▶ **EXERCISE REQUIREMENTS**
Using the records below, find every line that includes "addressM" and copy it.

▶ **Dataset entries**

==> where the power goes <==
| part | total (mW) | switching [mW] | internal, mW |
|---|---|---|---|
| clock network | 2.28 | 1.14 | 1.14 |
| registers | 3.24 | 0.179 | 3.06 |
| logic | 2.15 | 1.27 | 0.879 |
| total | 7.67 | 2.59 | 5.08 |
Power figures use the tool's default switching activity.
`src/rtl/hack_cpu_pkg.sv`:
```
// ============================================================================
// hack_cpu_pkg : shared instruction-field positions, types and decode helper
// Rev 1.0
// ============================================================================
`default_nettype none

package hack_cpu_pkg;

    localparam int A_BIT   = 15;
    localparam int A_SEL   = 12;
    localparam int COMP_HI = 11;
    localparam int COMP_LO = 6;
    localparam int DEST_A  = 5;
    localparam int DEST_D  = 4;
    localparam int DEST_M  = 3;
    localparam int J_LT    = 2;
    localparam int J_EQ    = 1;
    localparam int J_GT    = 0;

    localparam logic [14:0] DEFAULT_RESET_PC = 15'h0000;

    typedef enum logic {
        INSTR_A = 1'b0,
        INSTR_C = 1'b1
    } instr_kind_e;

    typedef struct packed {
        logic       a_sel;
        logic [5:0] comp;
        logic       dest_a;
        logic       dest_d;
        logic       dest_m;
        logic [2:0] jump;
    } c_fields_t;

    function automatic c_fields_t decode_c(input logic [15:0] instr);
        c_fields_t f;
        f.a_sel  = instr[A_SEL];
        f.comp   = instr[COMP_HI:COMP_LO];
        f.dest_a = instr[DEST_A];
        f.dest_d = instr[DEST_D];
        f.dest_m = instr[DEST_M];
        f.jump   = {instr[J_LT], instr[J_EQ], instr[J_GT]};
        return f;
    endfunction

endpackage

`default_nettype wire

```
`src/rtl/hack_alu.sv`:
```
// ============================================================================
// hack_alu : 16-bit Hack ALU (zx/nx/zy/ny/f/no), purely combinational
// Rev 1.0
// ============================================================================
`default_nettype none

module hack_alu (
    input  logic [15:0] x_i,
    input  logic [15:0] y_i,
    input  logic        zx_i,
    input  logic        nx_i,
    input  logic        zy_i,
    input  logic        ny_i,
    input  logic        f_i,
    input  logic        no_i,
    output logic [15:0] out_o
);

    logic [15:0] w_x_z;
    logic [15:0] w_x_n;
    logic [15:0] w_y_z;
    logic [15:0] w_y_n;
    logic [15:0] w_f;

    always_comb begin
        w_x_z = zx_i ? 16'h0000 : x_i;
        w_x_n = nx_i ? ~w_x_z : w_x_z;
        w_y_z = zy_i ? 16'h0000 : y_i;
        w_y_n = ny_i ? ~w_y_z : w_y_z;
        w_f   = f_i ? (w_x_n + w_y_n) : (w_x_n & w_y_n);
        out_o = no_i ? ~w_f : w_f;
    end

endmodule

`default_nettype wire

```
`src/rtl/hack_jump_unit.sv`:
```
// ============================================================================
// hack_jump_unit : derives zr/ng flags from the ALU result and the jump decision
// Rev 1.0
// ============================================================================
`default_nettype none

module hack_jump_unit (
    input  logic [15:0] alu_out_i,
    input  logic [2:0]  j_i,
    output logic        zr_o,
    output logic        ng_o,
    output logic        take_o
);

    logic w_pos;

    always_comb begin
        zr_o   = (alu_out_i == 16'h0000);
        ng_o   = alu_out_i[15];
        w_pos  = !zr_o && !ng_o;
        // j_i is {jlt, jeq, jgt}
        take_o = (j_i[2] & ng_o) | (j_i[1] & zr_o) | (j_i[0] & w_pos);
    end

endmodule

`default_nettype wire

```
`src/rtl/hack_cpu.sv`:
```
// ============================================================================
// hack_cpu : single-cycle Hack CPU (A/D/PC registers, decode, ALU, jump)
// Rev 1.0
// ============================================================================
`default_nettype none

module hack_cpu
    import hack_cpu_pkg::*;
#(
    parameter int                WIDTH    = 16,
    parameter int                ADDR_W   = 15,
    parameter logic [ADDR_W-1:0] RESET_PC = DEFAULT_RESET_PC
) (
    input  logic              clk,
    input  logic              rst_n,
    input  logic              en,
    input  logic [WIDTH-1:0]  instruction,
    input  logic [WIDTH-1:0]  inM,
    output logic [WIDTH-1:0]  outM,
    output logic              writeM,
    output logic [ADDR_W-1:0] addressM,
    output logic [ADDR_W-1:0] pc
);

    logic [WIDTH-1:0]  a_q, a_d;
    logic [WIDTH-1:0]  d_q, d_d;
    logic [ADDR_W-1:0] pc_q, pc_d;

    instr_kind_e      w_kind;
    c_fields_t        w_cf;
    logic             w_is_c;
    logic [WIDTH-1:0] w_y;
    logic [WIDTH-1:0] w_alu_out;
    logic             w_zr;
    logic             w_ng;
    logic             w_take;
    logic             w_jump;
    logic             w_unused;

    assign w_kind = instr_kind_e'(instruction[A_BIT]);
    assign w_cf   = decode_c(instruction);
    assign w_is_c = (w_kind == INSTR_C);
    assign w_y    = w_cf.a_sel ? inM : a_q;

    hack_alu u_alu (
        .x_i   (d_q),
        .y_i   (w_y),
        .zx_i  (w_cf.comp[5]),
        .nx_i  (w_cf.comp[4]),
        .zy_i  (w_cf.comp[3]),
        .ny_i  (w_cf.comp[2]),
        .f_i   (w_cf.comp[1]),
        .no_i  (w_cf.comp[0]),
        .out_o (w_alu_out)
    );

    hack_jump_unit u_jump (
        .alu_out_i (w_alu_out),
        .j_i       (w_cf.jump),
        .zr_o      (w_zr),
        .ng_o      (w_ng),
        .take_o    (w_take)
    );

    assign w_jump   = w_is_c & en & w_take;
    // Flags are only consumed through the jump decision; bits 14:13 are don't-care.
    assign w_unused = ^{w_zr, w_ng, instruction[14:13]};

    always_comb begin
        a_d  = a_q;
        d_d  = d_q;
        pc_d = pc_q;
        if (en) begin
            if (!w_is_c) begin
                a_d = instruction;
            end else if (w_cf.dest_a) begin
                a_d = w_alu_out;
            end
            if (w_is_c && w_cf.dest_d) begin
                d_d = w_alu_out;
            end
            // Jump target is the A value from before this edge, even if dA is set.
            pc_d = w_jump ? a_q[ADDR_W-1:0] : pc_q + ADDR_W'(1);
        end
    end

    always_ff @(posedge clk) begin
        if (!rst_n) begin
            a_q  <= '0;
            d_q  <= '0;
            pc_q <= RESET_PC;
        end else begin
            a_q  <= a_d;
            d_q  <= d_d;
            pc_q <= pc_d;
        end
    end

    assign outM     = w_alu_out;
    assign writeM   = rst_n & en & w_is_c & w_cf.dest_m;
    assign addressM = a_q[ADDR_W-1:0];
    assign pc       = pc_q;

endmodule

`default_nettype wire

```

▶ **WRITTEN SOLUTION**
    output logic [ADDR_W-1:0] addressM,
    assign addressM = a_q[ADDR_W-1:0];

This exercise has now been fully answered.